Dynamics of the striped nanostructure of the oxidized Cu(110) surface: A momentum-resolved electron stimulated desorption ion angular distribution study

Abstract

The striped structure of the partially oxidized Cu(110) surface has been studied using a novel technique, momentum-resolved electron stimulated desorption ion angular distribution (ESDIAD) Long …O–Cu–O… strings oriented in the 〈001〉 direction and exhibiting attractive interactions with each other form periodically arranged stripes with widths in the nanometer range [D. J. Coulman et al., Phys. Rev. Lett. 64, 1761 (1990); K. Kern et al., ibid. 67, 855 (1991)]. Two different oxygen sites were detected, leading to a twofold symmetrical four-beam O+ ESDIAD pattern with 22° tilting of the beams in the 〈11̄0〉 azimuth (A) direction and 8° in the 〈001〉 azimuth (B) direction. The relative intensities of the four beams have been compared for a wide range of oxygen coverages leading to a model in which the A beams correspond to O+ ions desorbing from the edges of the stripes and the B beams from the internal regions of the stripes.
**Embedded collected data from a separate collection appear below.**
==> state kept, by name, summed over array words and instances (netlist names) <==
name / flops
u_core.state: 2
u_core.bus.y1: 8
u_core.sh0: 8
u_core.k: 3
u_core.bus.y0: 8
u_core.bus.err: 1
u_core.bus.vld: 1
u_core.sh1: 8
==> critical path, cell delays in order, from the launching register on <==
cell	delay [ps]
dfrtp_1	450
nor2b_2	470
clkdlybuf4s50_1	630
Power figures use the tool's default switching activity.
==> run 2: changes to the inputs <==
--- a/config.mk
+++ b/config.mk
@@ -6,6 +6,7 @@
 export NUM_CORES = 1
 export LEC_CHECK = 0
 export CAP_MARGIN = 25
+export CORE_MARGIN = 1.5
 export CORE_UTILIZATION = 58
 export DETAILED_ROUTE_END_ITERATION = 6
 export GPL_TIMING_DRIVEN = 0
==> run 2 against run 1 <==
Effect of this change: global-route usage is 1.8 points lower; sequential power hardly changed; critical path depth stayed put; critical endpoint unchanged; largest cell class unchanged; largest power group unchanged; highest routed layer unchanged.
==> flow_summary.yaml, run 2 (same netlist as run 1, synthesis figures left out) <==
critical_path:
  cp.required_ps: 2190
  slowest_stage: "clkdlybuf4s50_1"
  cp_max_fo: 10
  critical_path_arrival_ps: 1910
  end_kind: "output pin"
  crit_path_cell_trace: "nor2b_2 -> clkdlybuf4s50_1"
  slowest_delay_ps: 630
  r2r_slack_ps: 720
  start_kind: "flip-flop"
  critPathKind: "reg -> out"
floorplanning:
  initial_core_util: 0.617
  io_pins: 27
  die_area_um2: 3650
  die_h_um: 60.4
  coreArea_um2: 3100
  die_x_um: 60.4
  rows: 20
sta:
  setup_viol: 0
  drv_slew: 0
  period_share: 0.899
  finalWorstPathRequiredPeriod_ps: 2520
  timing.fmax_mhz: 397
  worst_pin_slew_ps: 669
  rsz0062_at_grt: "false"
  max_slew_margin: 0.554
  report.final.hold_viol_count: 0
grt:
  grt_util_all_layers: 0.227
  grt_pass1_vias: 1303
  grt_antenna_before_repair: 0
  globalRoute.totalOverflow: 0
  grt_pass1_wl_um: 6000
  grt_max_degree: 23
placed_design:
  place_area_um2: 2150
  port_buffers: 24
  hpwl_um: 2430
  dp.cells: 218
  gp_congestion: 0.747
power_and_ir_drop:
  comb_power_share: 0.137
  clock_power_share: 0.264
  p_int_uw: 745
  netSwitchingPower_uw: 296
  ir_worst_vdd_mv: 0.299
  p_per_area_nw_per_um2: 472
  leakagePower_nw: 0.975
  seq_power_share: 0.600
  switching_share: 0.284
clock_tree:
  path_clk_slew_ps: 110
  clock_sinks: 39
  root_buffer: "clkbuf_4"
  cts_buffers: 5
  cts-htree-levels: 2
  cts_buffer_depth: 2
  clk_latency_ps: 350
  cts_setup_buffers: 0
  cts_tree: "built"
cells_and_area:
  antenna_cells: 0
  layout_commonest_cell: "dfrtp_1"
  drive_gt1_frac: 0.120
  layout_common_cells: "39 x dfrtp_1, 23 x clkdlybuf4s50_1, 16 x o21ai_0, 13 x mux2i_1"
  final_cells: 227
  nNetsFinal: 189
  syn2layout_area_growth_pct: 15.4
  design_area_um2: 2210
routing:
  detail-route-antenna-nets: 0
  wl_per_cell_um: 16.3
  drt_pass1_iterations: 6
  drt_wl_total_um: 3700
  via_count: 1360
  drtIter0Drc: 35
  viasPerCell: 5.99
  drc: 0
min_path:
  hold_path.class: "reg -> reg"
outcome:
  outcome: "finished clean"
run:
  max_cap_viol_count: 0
==> src/rtl/bf16_pkg.sv <==
`default_nettype none
// ============================================================================
// Module      : bf16_pkg
// Description : Shared BFloat16 types and constants for the pipelined
//               subtractor: field widths, canonical NaN, largest finite
//               exponent, result/flag structs and the stage-1 payload.
// Revision    : 1.0 - initial release
// ============================================================================
package bf16_pkg;

  localparam int E = 8;  // exponent width
  localparam int M = 7;  // stored mantissa width

  typedef struct packed {
    logic         s;
    logic [E-1:0] e;
    logic [M-1:0] m;
  } bf16_t;

  typedef struct packed {
    logic nv;  // NaN produced
    logic of;  // result clamped to largest finite
    logic uf;  // nonzero result flushed to zero
  } bf16_flags_t;

  localparam bf16_t        BF16_QNAN    = 16'h7FFF;
  localparam logic [E-1:0] BF16_MAX_EXP = 8'hFE;

  // Everything stage 2 needs. xs/ys are {hidden, mantissa, guard, round, sticky};
  // x is always the operand of larger magnitude, so stage 2 never goes negative.
  typedef struct packed {
    logic         special;
    bf16_t        spec_res;
    bf16_flags_t  spec_flags;
    logic         sx;
    logic [E-1:0] ex;
    logic         eff_sub;
    logic [M+3:0] xs;
    logic [M+3:0] ys;
  } s1_payload_t;

  function automatic bf16_t bf16_pack(input logic s, input logic [E-1:0] e,
                                      input logic [M-1:0] m);
    bf16_t r;
    r.s = s;
    r.e = e;
    r.m = m;
    return r;
  endfunction

endpackage
`default_nettype wire

==> src/rtl/bf16_align_shift.sv <==
`default_nettype none
// ============================================================================
// Module      : bf16_align_shift
// Description : Sticky-preserving right shifter for the smaller operand.
//               Output is {hidden, mantissa, guard, round, sticky}; sticky is
//               the OR of every bit shifted past the round position.
// Ports       : sig     [M:0]   {hidden, mantissa} of the smaller operand
//               shamt   [E-1:0] exponent difference
//               aligned [M+3:0] aligned significand with G/R/S
// Revision    : 1.0 - initial release
// ============================================================================
module bf16_align_shift
  import bf16_pkg::*;
(
  input  logic [M:0]   sig,
  input  logic [E-1:0] shamt,
  output logic [M+3:0] aligned
);

  localparam int           FW     = M + 3;  // hidden + mantissa + guard + round
  localparam logic [E-1:0] MAX_SH = E'(FW);

  logic [E-1:0]    w_sh;
  logic [2*FW-1:0] w_win;

  // Any shift of FW or more pushes everything into sticky, so clamp there.
  assign w_sh    = (shamt > MAX_SH) ? MAX_SH : shamt;
  assign w_win   = {sig, 2'b00, {FW{1'b0}}} >> w_sh;
  assign aligned = {w_win[2*FW-1:FW], |w_win[FW-1:0]};

endmodule
`default_nettype wire

==> src/rtl/lzc.sv <==
`default_nettype none
// ============================================================================
// Module      : lzc
// Description : Leading-zero counter. zcount = number of zeros above the most
//               significant set bit of din; W when din is all zeros.
// Ports       : din    [W-1:0]  input vector
//               zcount [CW-1:0] leading-zero count
// Revision    : 1.0 - initial release
// ============================================================================
module lzc #(
  parameter  int W  = 16,
  localparam int CW = $clog2(W) + 1
) (
  input  logic [W-1:0]  din,
  output logic [CW-1:0] zcount
);

  // Scanning upward lets the highest set bit win the last assignment.
  always_comb begin
    zcount = CW'(W);
    for (int i = 0; i < W; i++) begin
      if (din[i]) zcount = CW'(W - 1 - i);
    end
  end

endmodule
`default_nettype wire

==> src/rtl/bf16_sub_pipe.sv <==
`default_nettype none
// ============================================================================
// Module      : bf16_sub_pipe
// Description : Two-stage pipelined BFloat16 subtractor c = a - b, round
//               toward zero, flush-to-zero, valid/ready on both sides.
//               Stage 1: negate b, swap, align, classify specials.
//               Stage 2: add/subtract, normalise, clamp, pack.
// Ports       : clk, nreset (async active-low)
//               valid_i/ready_o      operand handshake
//               sa_i/ea_i/ma_i       operand a
//               sb_i/eb_i/mb_i       operand b
//               valid_o/ready_i      result handshake
//               s_o/e_o/m_o          result
//               nv_o/of_o/uf_o       invalid / overflow / underflow flags
// Revision    : 1.0 - initial release
// ============================================================================
module bf16_sub_pipe
  import bf16_pkg::*;
(
  input  logic         clk,
  input  logic         nreset,
  input  logic         valid_i,
  output logic         ready_o,
  input  logic         sa_i,
  input  logic [E-1:0] ea_i,
  input  logic [M-1:0] ma_i,
  input  logic         sb_i,
  input  logic [E-1:0] eb_i,
  input  logic [M-1:0] mb_i,
  output logic         valid_o,
  input  logic         ready_i,
  output logic         s_o,
  output logic [E-1:0] e_o,
  output logic [M-1:0] m_o,
  output logic         nv_o,
  output logic         of_o,
  output logic         uf_o
);

  localparam int LZW = 16;

  // ---------------- handshake ----------------
  logic r_v1;
  logic w_load1, w_load2, w_accept;

  assign w_load2  = ~valid_o | ready_i;
  assign w_load1  = ~r_v1 | w_load2;
  assign ready_o  = w_load1;
  assign w_accept = valid_i & ready_o;

  // ---------------- stage 1: classify / swap / align ----------------
  logic         w_sbn, w_a_zero, w_b_zero, w_a_nan, w_b_nan, w_a_inf, w_b_inf;
  logic         w_a_ge_b;
  logic [M-1:0] w_ma, w_mb, w_mx, w_my;
  logic [E-1:0] w_ex, w_ey;
  logic [M+3:0] w_ys;
  s1_payload_t  w_s1, r_s1;

  assign w_sbn    = ~sb_i;
  assign w_a_zero = (ea_i == '0);
  assign w_b_zero = (eb_i == '0);
  assign w_a_nan  = (&ea_i) & (|ma_i);
  assign w_b_nan  = (&eb_i) & (|mb_i);
  assign w_a_inf  = (&ea_i) & ~(|ma_i);
  assign w_b_inf  = (&eb_i) & ~(|mb_i);

  // A zero exponent means zero, so its mantissa must not influence the swap.
  assign w_ma     = w_a_zero ? '0 : ma_i;
  assign w_mb     = w_b_zero ? '0 : mb_i;
  assign w_a_ge_b = {ea_i, w_ma} >= {eb_i, w_mb};

  assign w_ex = w_a_ge_b ? ea_i : eb_i;
  assign w_mx = w_a_ge_b ? w_ma : w_mb;
  assign w_ey = w_a_ge_b ? eb_i : ea_i;
  assign w_my = w_a_ge_b ? w_mb : w_ma;

  bf16_align_shift u_align (
    .sig     ({w_ey != '0, w_my}),
    .shamt   (w_ex - w_ey),
    .aligned (w_ys)
  );

  always_comb begin
    w_s1         = '0;
    w_s1.sx      = w_a_ge_b ? sa_i : w_sbn;
    w_s1.ex      = w_ex;
    w_s1.eff_sub = sa_i ^ w_sbn;
    w_s1.xs      = {w_ex != '0, w_mx, 3'b000};
    w_s1.ys      = w_ys;
    if (w_a_nan | w_b_nan | (w_a_inf & w_b_inf & (sa_i == sb_i))) begin
      w_s1.special       = 1'b1;
      w_s1.spec_res      = BF16_QNAN;
      w_s1.spec_flags.nv = 1'b1;
    end else if (w_a_inf) begin
      w_s1.special  = 1'b1;
      w_s1.spec_res = bf16_pack(sa_i, '1, '0);
    end else if (w_b_inf) begin
      w_s1.special  = 1'b1;
      w_s1.spec_res = bf16_pack(w_sbn, '1, '0);
    end else if (w_a_zero & w_b_zero) begin
      // Only (-0) + (-0) keeps a negative sign.
      w_s1.special  = 1'b1;
      w_s1.spec_res = bf16_pack(sa_i & w_sbn, '0, '0);
    end
  end

  always_ff @(posedge clk or negedge nreset) begin
    if (!nreset) begin
      r_v1 <= 1'b0;
      r_s1 <= '0;
    end else if (w_load1) begin
      r_v1 <= w_accept;
      if (w_accept) r_s1 <= w_s1;
    end
  end

  // ---------------- stage 2: add / normalise / pack ----------------
  logic        [M+4:0]         w_sum, w_norm;
  logic        [$clog2(LZW):0] w_lz;
  logic signed [E+1:0]         w_exp;
  bf16_t                       w_res;
  bf16_flags_t                 w_flags;
  logic                        w_unused;

  assign w_sum = r_s1.eff_sub ? ({1'b0, r_s1.xs} - {1'b0, r_s1.ys})
                              : ({1'b0, r_s1.xs} + {1'b0, r_s1.ys});

  lzc #(.W(LZW)) u_lzc (
    .din    ({w_sum, {(LZW - (M + 5)){1'b0}}}),
    .zcount (w_lz)
  );

  // Hidden bit sits one below the carry bit, so lz==1 means "already normal".
  assign w_norm   = w_sum << w_lz;
  assign w_exp    = $signed({2'b00, r_s1.ex}) + 10'sd1 - $signed({5'b00000, w_lz});
  assign w_unused = ^{w_norm[M+4], w_norm[3:0]};

  always_comb begin
    w_res   = '0;
    w_flags = '0;
    if (r_s1.special) begin
      w_res   = r_s1.spec_res;
      w_flags = r_s1.spec_flags;
    end else if (w_sum == '0) begin
      w_res = '0;  // exact cancellation is +0
    end else if (w_exp >= 10'sd255) begin
      w_res      = bf16_pack(r_s1.sx, BF16_MAX_EXP, '1);
      w_flags.of = 1'b1;
    end else if (w_exp <= 10'sd0) begin
      w_res      = bf16_pack(r_s1.sx, '0, '0);
      w_flags.uf = 1'b1;
    end else begin
      w_res = bf16_pack(r_s1.sx, w_exp[E-1:0], w_norm[M+3 -: M]);
    end
  end

  always_ff @(posedge clk or negedge nreset) begin
    if (!nreset) begin
      valid_o <= 1'b0;
      s_o     <= 1'b0;
      e_o     <= '0;
      m_o     <= '0;
      nv_o    <= 1'b0;
      of_o    <= 1'b0;
      uf_o    <= 1'b0;
    end else if (w_load2) begin
      valid_o <= r_v1;
      if (r_v1) begin
        s_o  <= w_res.s;
        e_o  <= w_res.e;
        m_o  <= w_res.m;
        nv_o <= w_flags.nv;
        of_o <= w_flags.of;
        uf_o <= w_flags.uf;
      end
    end
  end

endmodule
`default_nettype wire

==> config.mk <==
export PLATFORM = sky130hd
export DESIGN_NAME = bf16_sub_pipe
export DESIGN_NICKNAME = d
export VERILOG_FILES = /design/src/rtl/bf16_pkg.sv /design/src/rtl/bf16_align_shift.sv /design/src/rtl/lzc.sv /design/src/rtl/bf16_sub_pipe.sv
export SDC_FILE = /design/constraint.sdc
export NUM_CORES = 1
export LEC_CHECK = 0
export ABC_AREA = 1
export BUFFER_PORTS_ARGS = -buffer_cell sky130_fd_sc_hd__clkbuf_2
export CAP_MARGIN = 25
export CORE_ASPECT_RATIO = 1.75
export CORE_UTILIZATION = 40
export CTS_CLUSTER_SIZE = 16
export DETAILED_ROUTE_END_ITERATION = 6
export GPL_TIMING_DRIVEN = 0
export PLACE_DENSITY_LB_ADDON = 0.1
export SETUP_SLACK_MARGIN = 0.4
export SLEW_MARGIN = 20
export SYNTH_ARGS = -nofsm -noshare
export SYNTH_HDL_FRONTEND = slang
export SYNTH_HIERARCHICAL = 1
export SYNTH_SLANG_ARGS = --single-unit
==> constraint.sdc <==
create_clock -name clk -period 12 [get_ports clk]
set_input_delay 3 -clock clk [delete_from_list [all_inputs] [get_ports clk]]
set_output_delay 3 -clock clk [all_outputs]
set_load 0.005 [all_outputs]
==> results.tsv <==
metric	value	unit
endpoints failing hold	0	
Flop pwr share	24.1	%
most common cell after layout, fill and taps aside	nand2_1	
post-synthesis async set-or-reset flop share	100	%
Post-route DRC	0	
first-pass GRT wire length	30500	microns
I/O Buffers	56	
# diodes	0	
Via density	5.07	
H-tree Lvls	2	
CP Capture Type	register	
Die Ht	168	microns
Mapped Avg Cell Area	6.01	sq um
fin util	45.6	%
Filler Cell Count	1764	
Post-Route Setup TNS	0	ns
Hold-fix buffers, CTS	0	
Worst Reg-to-Reg Cells	30	
Unique masters post-synth	46	
P&R area growth vs syn	11.4	%
critical path peak fanout	10	
Root Driver	clkbuf_16	
initial cell density of the core	41.0	%
CP max stage delay	0.44	ns
drt pass-1 iters	4	
Routed wire per std cell	14.5	microns
largest net degree at the start of global routing	38	
Synth warnings	6	
Top cell by count, worst path	nand2_1	
Clock Skews	0.0144	ns
commonest cells after routing, fill and taps aside	nand2_1, inv_1, nand3_1	
maximum vdd ir drop	0.0000699	V
Overflow after GRT	0	
min Tclk post-route	7.56	ns
clk sinks	54	
Max Slew Vio Count	0	
Synth Instances	1044	
maxcap violations	0	
CP max-delay cell	xor2_1	
CTS tree	done	
post-route antenna net violation count	0	
Site Rows	60	
required time of the critical path	12.18	ns
Resize count post-CTS	0	
via count	6601	
Top Ports	57	
Placed Area	6830	sq um
postcts setup bufs	0	
HP Class	register to register	
met1 GRT Util	23.5	%
share of cells above drive strength 1	10.6	%
P_int	0.534	mW
Logic pwr share	61.1	%
Power Density	152	nW/um^2
Yosys reg bits	54	
crit share post-route	63.0	%
Horiz. Die Dim	96.7	microns
Final Routed Wirelength	18800	microns
Worst setup SP type	input pin	
Detailed Place HPWL	16000	microns
core area	15300	sq um
Max Buffers Root-to-Sink	2	
unrepaired setup endpoints after global routing	false	
DR iter-0 viols	242	
Place WS	4.13	ns
initial antenna violation count	0	
Final Wtd Congestion	0.909	
final instance area	6990	sq um
Die ar.	16200	sq um
WHS	0.481	ns
Leak Pwr	3.97	nW
total global-route track usage	23.4	%
clk_lat worst skew	0.31	ns
outcome	finished clean	
max_slew headroom	51.3	%
register area share after synthesis	21.5	%
vias in the first global route	6357	
Worst-Margin Slew	0.723	ns
Mapped Area	6270	sq um
Net Switching	0.532	mW
f_max	0.132	GHz
nets	1200	
hold depth	2	
number of synthesized flops with an enable pin	0	
GRT busiest layer	met2	
Clk pwr share	14.8	%
global-route track usage on met2	46.5	%
met3 GRT Util	1.88	%
arrival time worst endpoint	7.74	ns
switching portion of total power	49.9	%
clock buffer count from CTS	5	
Crit Path Category	input pin to register	
Setup WS post-layout	4.44	ns
# setup viols final	0	
Clk pin slew, worst setup/hold paths	0.09	ns
Synth Flop Type	dfrtp_1	
==> power groups by stage <==
stage	Sequential (mW)	Combinational, mW	Clock (mW)
2_1_floorplan	0.258	0.471	0
3_3_place_gp	0.261	0.646	0
3_5_place_dp	0.261	0.651	0
4_1_cts	0.258	0.653	0.161
5_1_grt	0.264	0.739	0.168
6_report	0.257	0.651	0.158
==> worst max-delay path, delay by kind of cell <==
kind	cells	cell delay, ns
XOR/XNOR	1	0.44
AND/OR/NAND/NOR	24	2.63
AO/OA/AOI/OAI	3	0.52
buffers and inverters	6	0.86
adder cells (fa/ha/maj)	1	0.28
==> through the flow <==
| stage | power [mW] | instances |
|---|---|---|
| 2_1_floorplan | 0.729 | 1051 |
| 3_3_place_gp | 0.907 | 1293 |
| 3_5_place_dp | 0.912 | 1294 |
| 4_1_cts | 1.07 | 1302 |
| 5_1_grt | 1.17 | 1302 |
| 6_report | 1.07 | 1302 |
==> per-layer routing <==
layer	vias up	wire (microns)
met5	-	0
li1	3478	-
met4	0	932
met3	48	388
met2	143	10400
met1	2932	7160
==> logic make-up after synthesis <==
logic type               Yosys count  share of synthesized area, %
adder cells (fa/ha/maj)           49                          10.0
flip-flops                        54                          21.5
buffers and inverters            193                          12.3
XOR/XNOR                           9                          1.26
other                              1                        0.0598
AND/OR/NAND/NOR                  613                          43.9
AO/OA/AOI/OAI                    125                          10.9
==> Yosys cell counts, types with 4 or more instances <==
cell type / count / area share (%)
ha_1: 47 / 9.4
nand2_2: 11 / 1.1
clkinv_1: 4 / 0.24
o21ai_0: 62 / 4.9
nand2_1: 359 / 21
clkbuf_1: 14 / 0.84
o21bai_1: 5 / 0.60
nand3_1: 98 / 7.8
inv_2: 4 / 0.24
xor2_1: 7 / 0.98
nand4_1: 36 / 3.6
dfrtp_1: 54 / 22
nand3_2: 11 / 1.8
nor2_1: 63 / 3.8
nor2_2: 4 / 0.40
a21oi_1: 40 / 3.2
inv_1: 163 / 9.8
nor4_1: 9 / 0.90
nor3_1: 7 / 0.56
==> registers in the layout, indices dropped and copies added (netlist names) <==
signal   flops
s_o          1
m_o          7
r_s1        33
nv_o         1
e_o          8
uf_o         1
valid_o      1
r_v1         1
of_o         1
==> final timing paths <==
check,from,endpoint,slack (ns)
min reg2reg,of_o$_DFFE_PN0P_,of_o$_DFFE_PN0P_,0.48
max reg2reg,r_s1[4]$_DFFE_PN0P_,m_o[2]$_DFFE_PN0P_,6.55
min,of_o$_DFFE_PN0P_,of_o$_DFFE_PN0P_,0.48
max,eb_i[4],r_s1[0]$_DFFE_PN0P_,4.44
max in group asynchronous,nreset,r_s1[21]$_DFFE_PN0P_,8.91
min in group asynchronous,nreset,r_s1[1]$_DFFE_PN0P_,2.58
==> area by class of cell <==
type                       count  area (sq um)  area share [%]
buffer                        22           129            1.84
clock buffer                   5           125            1.79
clock inverter                 3          28.8           0.412
inverter                     171           642            9.19
multi-input combinational    804          4180            59.8
sequential                    54          1350            19.3
tap                          186           233            3.33
timing repair buffer          57           303            4.33
No activity file was read; power rests on OpenSTA's default activity.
This model is confirmed by studying the effect of the coadsorption of Ar at 32 K on the oxidized structure where the Ar is preferentially adsorbed on the edges of the stripes. The dynamical motion of the one-dimensional …O–Cu–O… oscillator chains situated at the edges of the stripes has been studied by momentum-resolved ESDIAD measurements over a broad range of temperatures (80–650 K).